There is so much to say here, but first off; let’s be absolutely clear, there is only one set of people that has any right at all to wish that its traditional ways of life would be neatly preserved in the area of Cleveland, Ohio, and they are the descendents of the the Lenape, Erie and Wyandot tribes who once lived in the area. And it’s worth remembering that even those peoples were warring, migrating and culturally clashing before European colonials arrived (the myth of the static, harmonious, never-changing indigenous culture betrays the same ignorance about human culture that infects the Grumpy Pole).
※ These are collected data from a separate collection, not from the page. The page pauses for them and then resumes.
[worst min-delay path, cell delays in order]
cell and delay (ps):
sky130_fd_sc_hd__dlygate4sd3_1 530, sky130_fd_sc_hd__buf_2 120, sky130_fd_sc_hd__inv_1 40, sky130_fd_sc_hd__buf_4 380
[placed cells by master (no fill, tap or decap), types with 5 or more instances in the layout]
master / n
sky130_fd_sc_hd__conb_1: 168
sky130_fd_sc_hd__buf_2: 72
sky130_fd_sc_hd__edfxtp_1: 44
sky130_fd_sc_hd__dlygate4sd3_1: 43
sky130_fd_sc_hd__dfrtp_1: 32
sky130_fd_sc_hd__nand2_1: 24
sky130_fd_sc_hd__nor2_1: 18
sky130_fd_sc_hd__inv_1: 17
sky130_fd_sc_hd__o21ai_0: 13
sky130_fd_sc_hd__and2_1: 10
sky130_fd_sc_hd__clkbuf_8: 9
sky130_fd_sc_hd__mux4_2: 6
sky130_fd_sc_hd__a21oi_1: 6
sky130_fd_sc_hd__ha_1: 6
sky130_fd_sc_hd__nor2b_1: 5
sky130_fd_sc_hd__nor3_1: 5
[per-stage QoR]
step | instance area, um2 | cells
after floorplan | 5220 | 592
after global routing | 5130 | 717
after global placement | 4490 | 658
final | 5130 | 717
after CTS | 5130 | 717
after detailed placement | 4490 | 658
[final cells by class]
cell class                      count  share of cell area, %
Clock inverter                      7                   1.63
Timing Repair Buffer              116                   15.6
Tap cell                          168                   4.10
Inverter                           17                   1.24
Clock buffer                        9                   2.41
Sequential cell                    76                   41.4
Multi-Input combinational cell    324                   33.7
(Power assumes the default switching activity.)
[config.mk]
export PLATFORM = sky130hd
export DESIGN_NAME = dmach_core
export DESIGN_NICKNAME = d
export VERILOG_FILES = /design/src/design/dmach_pkg.sv /design/src/design/dmach_core.sv
export SDC_FILE = /design/constraint.sdc
export NUM_CORES = 1
export LEC_CHECK = 0
export ABC_AREA = 1
export BUFFER_PORTS_ARGS = -buffer_cell sky130_fd_sc_hd__buf_4
export CORE_MARGIN = 4
export CORE_UTILIZATION = 58
export CTS_CLUSTER_SIZE = 16
export DETAILED_ROUTE_END_ITERATION = 8
export HOLD_SLACK_MARGIN = 0.1
export PLACE_DENSITY = 0.8
export SKIP_CTS_REPAIR_TIMING = 1
export SLEW_MARGIN = 20
export SYNTH_ARGS = -nofsm -noshare
export SYNTH_HDL_FRONTEND = slang
export SYNTH_SLANG_ARGS = --single-unit
[constraint.sdc]
create_clock -name ref_clk -period 2.6 [get_ports ref_clk]
set_input_delay 0.78 -clock ref_clk [delete_from_list [all_inputs] [get_ports ref_clk]]
set_output_delay 0.78 -clock ref_clk [all_outputs]
set_load 0.01 [all_outputs]
[src/design/dmach_pkg.sv]
// constants, register map and types for the single dma channel core
// What this block does
// - out-of-range ram: drop writes, reads return zero
// - unimplemented address raises trap, sets status
// - block completes after count plus one
// - count means elements, bytes or words alike
// - control bit 14 selects byte size
// - post-increment by two words, one bytes
// - direction clear: peripheral read, ram write
// - direction set: ram read, peripheral write
// - half bit picks half or full interrupt
// - half interrupt at rounded-up half, none at end
// - half cleared mid-block still gives full interrupt
// - interrupt pulses the flag for one cycle only
// - reset addressing mode is post-increment 00
// - active start register reads latest address while enabled, value kept
// - dual-ported ram direct, ordinary ram via arbiter
// - primary and secondary starts, ping-pong switching
// - mode 11 is one-shot with ping-pong
// - manual trigger forces one element transfer
// - addressing mode 01 keeps the address fixed
// - mode 0 continuous across blocks
// - requests served only when channel enabled
package dmach_pkg;
    localparam int          DMACH_AW            = 16;
    localparam int          DMACH_DW            = 16;
    localparam int          DMACH_RA            = 3;
    // register indices on the plain register port
    localparam logic [2:0]  DMACH_REG_CTRL      = 3'h0;
    localparam logic [2:0]  DMACH_REG_STA       = 3'h1;
    localparam logic [2:0]  DMACH_REG_STB       = 3'h2;
    localparam logic [2:0]  DMACH_REG_PAD       = 3'h3;
    localparam logic [2:0]  DMACH_REG_CNT       = 3'h4;
    localparam logic [2:0]  DMACH_REG_STAT      = 3'h5;
    localparam logic [2:0]  DMACH_REG_FORCE     = 3'h6;
    // channel_control field positions
    localparam int          DMACH_B_EN          = 15;
    localparam int          DMACH_B_SIZE        = 14;
    localparam int          DMACH_B_DIR         = 13;
    localparam int          DMACH_B_HALF        = 12;
    localparam int          DMACH_B_AM_LO       = 4;
    localparam int          DMACH_B_MD_LO       = 0;
    localparam logic [15:0] DMACH_CTRL_RST      = 16'h0000;
    localparam logic [15:0] DMACH_CTRL_MASK     = 16'hF033;
    // status bits
    localparam int          DMACH_S_ERR         = 0;
    localparam int          DMACH_S_PPB         = 1;
    localparam int          DMACH_S_BUSY        = 2;
    // addressing and operating modes
    localparam logic [1:0]  DMACH_AM_POSTINC    = 2'h0;
    localparam logic [1:0]  DMACH_AM_FIXED      = 2'h1;
    localparam logic [1:0]  DMACH_MD_CONT       = 2'h0;
    localparam logic [1:0]  DMACH_MD_ONESHOT    = 2'h1;
    localparam logic [1:0]  DMACH_MD_CONT_PP    = 2'h2;
    localparam logic [1:0]  DMACH_MD_ONESHOT_PP = 2'h3;
    localparam logic [15:0] DMACH_INC_WORD      = 16'h0002;
    localparam logic [15:0] DMACH_INC_BYTE      = 16'h0001;
    localparam logic [15:0] DMACH_ONE           = 16'h0001;
    // default memory map: dual-ported window, ram top, implemented top
    localparam logic [15:0] DMACH_DP_LO         = 16'hD000;
    localparam logic [15:0] DMACH_DP_HI         = 16'hDFFF;
    localparam logic [15:0] DMACH_RAM_LO        = 16'h1000;
    localparam logic [15:0] DMACH_RAM_HI        = 16'hDFFF;
    localparam logic [15:0] DMACH_IMPL_HI       = 16'hDFFF;

    typedef enum logic [4:0] {
        DMACH_IDLE  = 5'h01,
        DMACH_RD    = 5'h02,
        DMACH_RWAIT = 5'h04,
        DMACH_WR    = 5'h08,
        DMACH_WWAIT = 5'h10
    } dmach_state_t;
endpackage
==> src/include/pio_regs.svh <==
/*
 parallel io port block: register offsets, field masks, reset values, pin map.
 assumes one aligned 32-bit word per register, port index in address bits 6:4.
*/
`ifndef PIO_REGS_SVH
`define PIO_REGS_SVH

`define PIO_NPORTS 5
`define PIO_ADDR_W 8
`define PIO_PORT_A 3'h0
`define PIO_PORT_B 3'h1
`define PIO_PORT_C 3'h2
`define PIO_PORT_D 3'h3
`define PIO_PORT_E 3'h4

// register select within a port block, address bits 3:2
`define PIO_SEL_DATA 2'h0
`define PIO_SEL_DIR 2'h1
`define PIO_SEL_PULLUP 2'h2

// byte offsets of port b registers
`define PIO_OFS_B_DATA 8'h10
`define PIO_OFS_B_DIR 8'h14
`define PIO_OFS_B_PULLUP 8'h18

`define PIO_RST_DATA 8'h00
`define PIO_RST_DIR 8'h00
`define PIO_RST_PULLUP 8'h00

// pin population of port d; other ports carry eight pins
`define PIO_IMPL_FULL 8'hFF
`define PIO_IMPL_D 8'h7F
`define PIO_OUTONLY_D 8'h60
`define PIO_INONLY_D 8'h01

// port b pins used by peripherals
`define PIO_SCI_TX_BIT 0
`define PIO_SCI_RX_BIT 1
`define PIO_TMR1_BIT 2

`endif

==> src/include/pio_pkg.sv <==
/*
 parallel io port block: shared types.
 assumes pio_regs.svh holds all numeric constants.
*/
package pio_pkg;
   typedef logic [7:0] pio_byte_t;
   typedef enum logic [1:0] {
      PIO_RESP_OKAY = 2'b00,
      PIO_RESP_SLVERR = 2'b10
   } pio_resp_t;
endpackage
And while this should also be obvious, this is the United States, a place where 13% of the population can never even wish that its “traditional” ways of life were preserved, because the cultural links to Africa were severed so brutally and horrifically by slavery that there is ongoing debate in those communities about whether Africa even is their “homeland”. Forgive me for going all SJW on you here, but to even be able to entertain this “wish” for cultural continuity, in the USA, is a massive, massive privilege.
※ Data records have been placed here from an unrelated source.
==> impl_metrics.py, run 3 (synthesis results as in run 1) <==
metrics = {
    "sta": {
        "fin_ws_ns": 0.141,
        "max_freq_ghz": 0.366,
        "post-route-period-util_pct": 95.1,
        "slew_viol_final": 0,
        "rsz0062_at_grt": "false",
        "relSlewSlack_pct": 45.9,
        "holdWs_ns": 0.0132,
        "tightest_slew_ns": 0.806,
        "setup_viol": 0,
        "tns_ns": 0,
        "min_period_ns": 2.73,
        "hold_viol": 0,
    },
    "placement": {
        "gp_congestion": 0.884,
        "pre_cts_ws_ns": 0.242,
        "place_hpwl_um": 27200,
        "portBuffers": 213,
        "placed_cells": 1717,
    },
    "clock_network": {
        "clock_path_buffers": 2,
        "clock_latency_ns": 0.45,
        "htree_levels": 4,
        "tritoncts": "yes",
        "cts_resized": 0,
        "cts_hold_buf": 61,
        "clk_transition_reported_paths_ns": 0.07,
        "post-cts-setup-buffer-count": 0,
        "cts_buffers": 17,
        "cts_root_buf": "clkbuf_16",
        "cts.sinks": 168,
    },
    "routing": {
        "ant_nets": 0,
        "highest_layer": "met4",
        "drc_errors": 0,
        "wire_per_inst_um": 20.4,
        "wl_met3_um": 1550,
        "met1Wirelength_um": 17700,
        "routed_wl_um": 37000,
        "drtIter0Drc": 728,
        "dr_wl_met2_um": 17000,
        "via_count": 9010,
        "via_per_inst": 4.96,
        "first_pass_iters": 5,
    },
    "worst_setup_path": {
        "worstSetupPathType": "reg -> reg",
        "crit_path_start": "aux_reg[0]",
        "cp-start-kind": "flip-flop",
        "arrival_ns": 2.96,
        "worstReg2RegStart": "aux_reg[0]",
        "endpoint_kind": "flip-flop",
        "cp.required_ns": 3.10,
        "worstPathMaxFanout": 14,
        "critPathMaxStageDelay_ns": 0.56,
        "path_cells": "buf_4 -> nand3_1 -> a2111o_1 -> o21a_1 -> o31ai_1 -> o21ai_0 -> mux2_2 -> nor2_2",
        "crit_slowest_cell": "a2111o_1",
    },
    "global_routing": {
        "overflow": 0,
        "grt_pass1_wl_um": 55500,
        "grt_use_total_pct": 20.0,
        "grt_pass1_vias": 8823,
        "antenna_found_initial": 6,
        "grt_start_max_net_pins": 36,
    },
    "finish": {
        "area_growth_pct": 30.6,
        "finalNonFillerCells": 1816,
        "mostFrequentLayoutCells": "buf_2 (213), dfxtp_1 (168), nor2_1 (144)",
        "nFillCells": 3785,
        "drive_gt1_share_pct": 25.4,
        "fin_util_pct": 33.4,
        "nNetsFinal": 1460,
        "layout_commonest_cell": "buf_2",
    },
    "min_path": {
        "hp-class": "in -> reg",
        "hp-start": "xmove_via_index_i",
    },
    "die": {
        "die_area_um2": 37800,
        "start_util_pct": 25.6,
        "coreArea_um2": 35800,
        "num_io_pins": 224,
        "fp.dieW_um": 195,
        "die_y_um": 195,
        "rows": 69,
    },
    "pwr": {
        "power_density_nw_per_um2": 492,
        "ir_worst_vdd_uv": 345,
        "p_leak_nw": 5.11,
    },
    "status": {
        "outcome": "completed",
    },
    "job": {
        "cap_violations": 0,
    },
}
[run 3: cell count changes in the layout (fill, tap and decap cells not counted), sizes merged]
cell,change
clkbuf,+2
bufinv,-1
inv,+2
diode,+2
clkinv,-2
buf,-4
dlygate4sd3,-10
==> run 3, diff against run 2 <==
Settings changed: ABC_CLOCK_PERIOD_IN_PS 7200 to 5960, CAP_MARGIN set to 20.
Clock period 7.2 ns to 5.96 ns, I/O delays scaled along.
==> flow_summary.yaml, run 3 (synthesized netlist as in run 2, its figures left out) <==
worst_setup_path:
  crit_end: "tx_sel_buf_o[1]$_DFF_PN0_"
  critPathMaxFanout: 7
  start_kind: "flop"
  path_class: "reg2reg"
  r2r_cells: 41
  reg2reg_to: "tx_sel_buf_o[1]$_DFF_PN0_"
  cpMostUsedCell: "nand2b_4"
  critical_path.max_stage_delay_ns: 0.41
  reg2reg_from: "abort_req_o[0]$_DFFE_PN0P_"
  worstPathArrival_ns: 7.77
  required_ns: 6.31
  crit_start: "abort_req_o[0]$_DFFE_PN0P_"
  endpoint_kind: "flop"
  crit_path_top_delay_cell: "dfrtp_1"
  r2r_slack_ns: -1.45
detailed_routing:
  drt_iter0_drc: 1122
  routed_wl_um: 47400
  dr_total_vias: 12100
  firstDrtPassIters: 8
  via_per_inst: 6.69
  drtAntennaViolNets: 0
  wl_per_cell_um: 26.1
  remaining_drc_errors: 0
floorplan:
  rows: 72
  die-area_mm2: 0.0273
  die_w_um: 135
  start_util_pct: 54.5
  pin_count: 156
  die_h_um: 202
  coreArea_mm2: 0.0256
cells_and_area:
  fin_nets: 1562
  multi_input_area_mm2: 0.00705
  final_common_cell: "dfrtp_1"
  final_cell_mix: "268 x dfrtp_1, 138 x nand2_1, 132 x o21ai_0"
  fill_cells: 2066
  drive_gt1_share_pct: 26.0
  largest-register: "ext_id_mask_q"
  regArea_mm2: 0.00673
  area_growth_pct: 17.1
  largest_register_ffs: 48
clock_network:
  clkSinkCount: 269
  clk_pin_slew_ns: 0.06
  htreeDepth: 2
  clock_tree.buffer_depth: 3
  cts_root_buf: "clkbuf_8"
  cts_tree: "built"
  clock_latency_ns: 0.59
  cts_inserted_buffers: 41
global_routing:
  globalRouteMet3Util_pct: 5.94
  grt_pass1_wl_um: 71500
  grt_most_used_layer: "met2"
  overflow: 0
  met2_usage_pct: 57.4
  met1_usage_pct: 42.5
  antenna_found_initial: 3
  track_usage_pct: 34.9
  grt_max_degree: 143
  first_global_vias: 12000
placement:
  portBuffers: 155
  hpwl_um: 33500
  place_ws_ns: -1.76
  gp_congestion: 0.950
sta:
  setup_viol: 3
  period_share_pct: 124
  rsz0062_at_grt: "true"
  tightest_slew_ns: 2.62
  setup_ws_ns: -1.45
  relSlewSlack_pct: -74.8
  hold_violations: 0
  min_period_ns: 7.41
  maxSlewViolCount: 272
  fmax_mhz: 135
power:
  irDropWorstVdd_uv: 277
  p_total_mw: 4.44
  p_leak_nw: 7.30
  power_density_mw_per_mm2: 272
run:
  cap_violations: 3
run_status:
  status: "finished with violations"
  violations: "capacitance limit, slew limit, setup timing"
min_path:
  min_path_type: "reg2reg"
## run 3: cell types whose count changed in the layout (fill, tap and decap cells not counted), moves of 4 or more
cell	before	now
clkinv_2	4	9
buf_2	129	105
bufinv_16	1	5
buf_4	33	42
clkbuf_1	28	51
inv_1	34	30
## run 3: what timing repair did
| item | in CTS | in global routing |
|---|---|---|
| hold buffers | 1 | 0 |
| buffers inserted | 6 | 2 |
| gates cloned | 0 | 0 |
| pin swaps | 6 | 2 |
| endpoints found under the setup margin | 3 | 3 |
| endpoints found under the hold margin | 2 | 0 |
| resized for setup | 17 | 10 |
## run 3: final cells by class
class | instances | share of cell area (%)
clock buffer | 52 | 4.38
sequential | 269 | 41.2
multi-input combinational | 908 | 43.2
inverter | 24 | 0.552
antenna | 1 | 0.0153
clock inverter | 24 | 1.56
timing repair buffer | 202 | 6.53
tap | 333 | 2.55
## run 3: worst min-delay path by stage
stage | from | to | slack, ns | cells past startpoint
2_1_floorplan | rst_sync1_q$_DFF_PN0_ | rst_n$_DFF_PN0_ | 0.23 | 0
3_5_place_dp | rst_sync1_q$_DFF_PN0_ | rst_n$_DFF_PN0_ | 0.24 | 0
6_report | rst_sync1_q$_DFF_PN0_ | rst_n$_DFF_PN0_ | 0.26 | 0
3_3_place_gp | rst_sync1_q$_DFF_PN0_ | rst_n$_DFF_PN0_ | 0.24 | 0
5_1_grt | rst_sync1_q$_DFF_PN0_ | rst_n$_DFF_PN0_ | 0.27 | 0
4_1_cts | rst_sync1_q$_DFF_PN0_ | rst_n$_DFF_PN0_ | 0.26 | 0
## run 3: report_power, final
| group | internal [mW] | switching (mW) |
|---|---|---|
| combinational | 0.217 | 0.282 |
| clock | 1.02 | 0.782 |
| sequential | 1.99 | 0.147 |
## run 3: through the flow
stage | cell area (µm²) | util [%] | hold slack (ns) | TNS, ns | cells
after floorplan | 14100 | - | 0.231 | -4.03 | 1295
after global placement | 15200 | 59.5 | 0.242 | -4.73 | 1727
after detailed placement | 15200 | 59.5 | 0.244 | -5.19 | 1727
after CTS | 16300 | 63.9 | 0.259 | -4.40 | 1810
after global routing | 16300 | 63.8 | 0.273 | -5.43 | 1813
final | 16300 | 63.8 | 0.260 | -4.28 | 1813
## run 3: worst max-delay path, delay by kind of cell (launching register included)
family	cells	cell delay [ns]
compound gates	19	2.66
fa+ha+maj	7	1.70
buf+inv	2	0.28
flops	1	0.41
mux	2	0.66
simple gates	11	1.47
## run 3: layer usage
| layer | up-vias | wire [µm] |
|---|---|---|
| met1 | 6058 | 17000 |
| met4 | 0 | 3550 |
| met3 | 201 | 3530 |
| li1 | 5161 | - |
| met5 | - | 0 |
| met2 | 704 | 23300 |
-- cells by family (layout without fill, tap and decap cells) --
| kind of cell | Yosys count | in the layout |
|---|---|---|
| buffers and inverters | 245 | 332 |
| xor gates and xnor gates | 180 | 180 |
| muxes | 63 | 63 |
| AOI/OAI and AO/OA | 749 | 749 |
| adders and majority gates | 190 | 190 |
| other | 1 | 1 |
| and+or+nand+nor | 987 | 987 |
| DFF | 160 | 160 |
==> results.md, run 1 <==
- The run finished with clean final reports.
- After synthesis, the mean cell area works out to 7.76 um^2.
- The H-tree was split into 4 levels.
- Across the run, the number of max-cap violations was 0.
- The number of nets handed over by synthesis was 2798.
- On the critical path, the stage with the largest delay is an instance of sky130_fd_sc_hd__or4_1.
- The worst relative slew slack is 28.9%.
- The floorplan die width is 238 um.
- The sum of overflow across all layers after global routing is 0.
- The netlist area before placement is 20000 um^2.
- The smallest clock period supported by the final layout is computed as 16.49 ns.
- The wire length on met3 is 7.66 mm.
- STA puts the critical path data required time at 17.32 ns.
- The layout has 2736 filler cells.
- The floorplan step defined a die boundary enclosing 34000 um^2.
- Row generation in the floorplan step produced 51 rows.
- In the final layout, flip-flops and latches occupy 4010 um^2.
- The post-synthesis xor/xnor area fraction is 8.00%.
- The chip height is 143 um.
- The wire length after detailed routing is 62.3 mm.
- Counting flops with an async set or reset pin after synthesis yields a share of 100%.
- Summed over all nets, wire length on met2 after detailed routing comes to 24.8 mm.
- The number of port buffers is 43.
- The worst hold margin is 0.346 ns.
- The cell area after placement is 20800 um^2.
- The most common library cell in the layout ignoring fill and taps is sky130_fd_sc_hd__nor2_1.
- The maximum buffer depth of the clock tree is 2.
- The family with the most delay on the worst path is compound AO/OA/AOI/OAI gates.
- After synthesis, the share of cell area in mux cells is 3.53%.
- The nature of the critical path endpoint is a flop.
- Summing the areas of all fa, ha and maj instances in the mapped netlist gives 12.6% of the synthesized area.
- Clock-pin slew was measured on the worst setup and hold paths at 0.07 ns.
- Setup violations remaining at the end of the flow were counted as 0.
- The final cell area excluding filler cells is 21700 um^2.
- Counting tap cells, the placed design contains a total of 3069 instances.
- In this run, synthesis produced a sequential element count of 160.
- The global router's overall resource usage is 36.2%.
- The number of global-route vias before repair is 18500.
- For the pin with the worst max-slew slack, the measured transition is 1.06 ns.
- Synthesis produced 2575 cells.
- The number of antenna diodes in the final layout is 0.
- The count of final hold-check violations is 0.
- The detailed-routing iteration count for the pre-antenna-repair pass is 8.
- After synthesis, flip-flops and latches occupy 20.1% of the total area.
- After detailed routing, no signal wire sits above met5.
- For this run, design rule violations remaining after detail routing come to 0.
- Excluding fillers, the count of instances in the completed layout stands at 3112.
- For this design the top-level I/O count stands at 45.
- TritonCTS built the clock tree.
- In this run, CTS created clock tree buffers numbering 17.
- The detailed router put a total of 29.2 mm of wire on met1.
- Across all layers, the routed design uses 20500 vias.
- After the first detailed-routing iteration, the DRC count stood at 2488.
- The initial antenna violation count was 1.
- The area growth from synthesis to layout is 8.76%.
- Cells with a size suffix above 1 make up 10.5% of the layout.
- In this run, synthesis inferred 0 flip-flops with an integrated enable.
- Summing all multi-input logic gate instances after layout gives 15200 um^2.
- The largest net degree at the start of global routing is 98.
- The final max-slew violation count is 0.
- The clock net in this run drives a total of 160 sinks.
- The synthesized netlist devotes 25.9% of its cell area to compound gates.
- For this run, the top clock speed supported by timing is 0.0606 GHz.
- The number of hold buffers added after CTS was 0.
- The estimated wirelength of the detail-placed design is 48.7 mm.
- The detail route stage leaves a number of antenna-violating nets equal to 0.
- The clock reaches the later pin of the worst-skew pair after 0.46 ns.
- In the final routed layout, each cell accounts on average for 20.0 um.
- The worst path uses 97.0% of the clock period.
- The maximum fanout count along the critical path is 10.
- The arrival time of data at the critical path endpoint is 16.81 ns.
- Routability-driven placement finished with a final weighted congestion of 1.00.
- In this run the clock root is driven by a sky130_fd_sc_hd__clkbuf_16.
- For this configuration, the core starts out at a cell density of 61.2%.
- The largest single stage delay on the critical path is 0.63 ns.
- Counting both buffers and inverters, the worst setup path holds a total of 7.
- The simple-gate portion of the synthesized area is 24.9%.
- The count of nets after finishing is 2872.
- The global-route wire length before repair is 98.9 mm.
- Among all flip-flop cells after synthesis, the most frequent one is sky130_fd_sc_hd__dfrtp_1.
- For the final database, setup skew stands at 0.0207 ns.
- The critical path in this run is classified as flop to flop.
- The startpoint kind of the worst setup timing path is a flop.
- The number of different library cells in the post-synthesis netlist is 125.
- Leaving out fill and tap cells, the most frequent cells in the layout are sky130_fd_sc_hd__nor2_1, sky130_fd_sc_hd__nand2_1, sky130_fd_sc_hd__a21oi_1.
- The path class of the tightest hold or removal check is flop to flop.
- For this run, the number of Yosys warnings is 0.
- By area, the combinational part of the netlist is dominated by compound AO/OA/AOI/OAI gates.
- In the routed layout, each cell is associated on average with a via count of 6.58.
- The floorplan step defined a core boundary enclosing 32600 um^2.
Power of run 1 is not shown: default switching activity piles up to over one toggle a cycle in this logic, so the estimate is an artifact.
--- config.mk ---
export PLATFORM = sky130hd
export DESIGN_NAME = asof_framer
export DESIGN_NICKNAME = d
export VERILOG_FILES = /design/src/asof_pkg.sv /design/src/asof_framer.sv /design/src/asof_tick_div.sv
export SDC_FILE = /design/constraint.sdc
export NUM_CORES = 1
export LEC_CHECK = 0
export BUFFER_PORTS_ARGS = -buffer_cell sky130_fd_sc_hd__buf_2
export CAP_MARGIN = 20
export CORE_MARGIN = 3
export CORE_UTILIZATION = 35
export DETAILED_ROUTE_END_ITERATION = 16
export GPL_ROUTABILITY_DRIVEN = 0
export PLACE_DENSITY = 0.66
export RECOVER_POWER = 25
export SETUP_SLACK_MARGIN = 0.1
export SYNTH_ARGS = -nofsm -noshare
export SYNTH_HDL_FRONTEND = slang
export SYNTH_SLANG_ARGS = --single-unit
--- constraint.sdc ---
create_clock -name CLOCK -period 9.9 [get_ports CLOCK]
set_input_delay 1.98 -clock CLOCK [delete_from_list [all_inputs] [get_ports CLOCK]]
set_output_delay 1.98 -clock CLOCK [all_outputs]
set_load 0.02 [all_outputs]
--- src/asof_pkg.sv ---
// Shared constants and carrier types for the serial output framer.
package asof_pkg;

  // ----------------------------------------------------------------
  // Clocking and lane rate
  // ----------------------------------------------------------------
  localparam longint unsigned CLK_HZ         = 50_000_000;
  localparam longint unsigned MAX_LANE_BPS   = 1_000_000_000;
  // One lane bit is three ticks long, so the bit clock phase moves in sixths.
  localparam int unsigned     TICKS_PER_SLOT = 3;
  localparam int unsigned     TICKS_PER_BCLK = 2 * TICKS_PER_SLOT;
  localparam int unsigned     PHASE_STEPS    = 6;
  localparam longint unsigned MIN_DIV        =
    (CLK_HZ + TICKS_PER_SLOT * MAX_LANE_BPS - 1) / (TICKS_PER_SLOT * MAX_LANE_BPS);
  localparam logic [1:0]      SUB_LAST       = 2'h2;
  localparam logic [2:0]      PHASE_180      = 3'h3;

  // ----------------------------------------------------------------
  // Word shaping
  // ----------------------------------------------------------------
  localparam int unsigned DATA_BITS   = 14;
  localparam int unsigned WORD16_BITS = 16;
  localparam int unsigned WORD12_BITS = 12;
  localparam int unsigned CHANNELS    = 2;
  localparam int unsigned LANES       = 2;
  // Last slot index and first low-frame slot per word length and lane mode.
  localparam logic [3:0]  LAST_16_2L  = 4'h7;
  localparam logic [3:0]  LAST_12_2L  = 4'h5;
  localparam logic [3:0]  LAST_16_1L  = 4'hF;
  localparam logic [3:0]  LAST_12_1L  = 4'hB;
  localparam logic [3:0]  HALF_16_2L  = 4'h4;
  localparam logic [3:0]  HALF_12_2L  = 4'h3;
  localparam logic [3:0]  HALF_16_1L  = 4'h8;
  localparam logic [3:0]  HALF_12_1L  = 4'h6;

  // ----------------------------------------------------------------
  // Register map
  // ----------------------------------------------------------------
  localparam int unsigned ADDR_W      = 8;
  localparam int unsigned DATA_W      = 32;
  localparam logic [7:0]  REG_CTRL    = 8'h00;
  localparam logic [7:0]  REG_STATUS  = 8'h04;
  localparam logic [7:0]  REG_COUNT   = 8'h08;
  localparam logic [1:0]  RESP_OKAY   = 2'h0;
  localparam logic [1:0]  RESP_SLVERR = 2'h2;
  localparam int unsigned CTRL_W      = 12;

  typedef struct packed {
    logic       standby;
    logic       power_down;
    logic       one_lane;
    logic       offset_binary;
    logic       lsb_first;
    logic       word12;
    logic [2:0] phase;
    logic [2:0] div_m1;
  } asof_ctrl_t;

  localparam asof_ctrl_t CTRL_RST = '{standby: 1'b0, power_down: 1'b0, one_lane: 1'b0,
                                      offset_binary: 1'b0, lsb_first: 1'b0, word12: 1'b0,
                                      phase: PHASE_180, div_m1: 3'h0};

  typedef struct packed {
    logic [CHANNELS-1:0][DATA_BITS-1:0] chan;
  } asof_sample_t;

endpackage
And so we come to those communities, like the Polish-American community that rallies around Dyngus Day every year, who are fortunate enough to try to maintain some sense of continuity with their (increasingly) distant cultural past. Yes, they do this by basically jumping up and down randomly to American Polka bands, and some of those bands will even do Polka versions of American classics like “Lean on Me”. Just like Irish-American pub bands will do “Cecilia” and Italian-American musicians regularly bust out Louis Prima’s “Angelina”, a song written by Yanks and sung by a guy who was born in New Orleans. This is how a culture works in our world; it is always shifting, blending, moving and transforming itself in contact with other cultures. If it is lucky enough to not be forcibly extinguished by cruelty and greed.
So to continue a theme here: if Polka and polka-adjacent culture is going to survive, the one thing it does not need is the Grumpy Pole, or the Grumpy Anyone. It does not need this obsession with cultural purity. What it needs is, well, this…
…I’m going next year. Who’s coming with me?
Polka never dies! It just keeps growing. Brawo! Polska Ameryka!
Hit me up next year. I'm in Erie, PA area...right in the middle of both! We have a smaller festival here as well.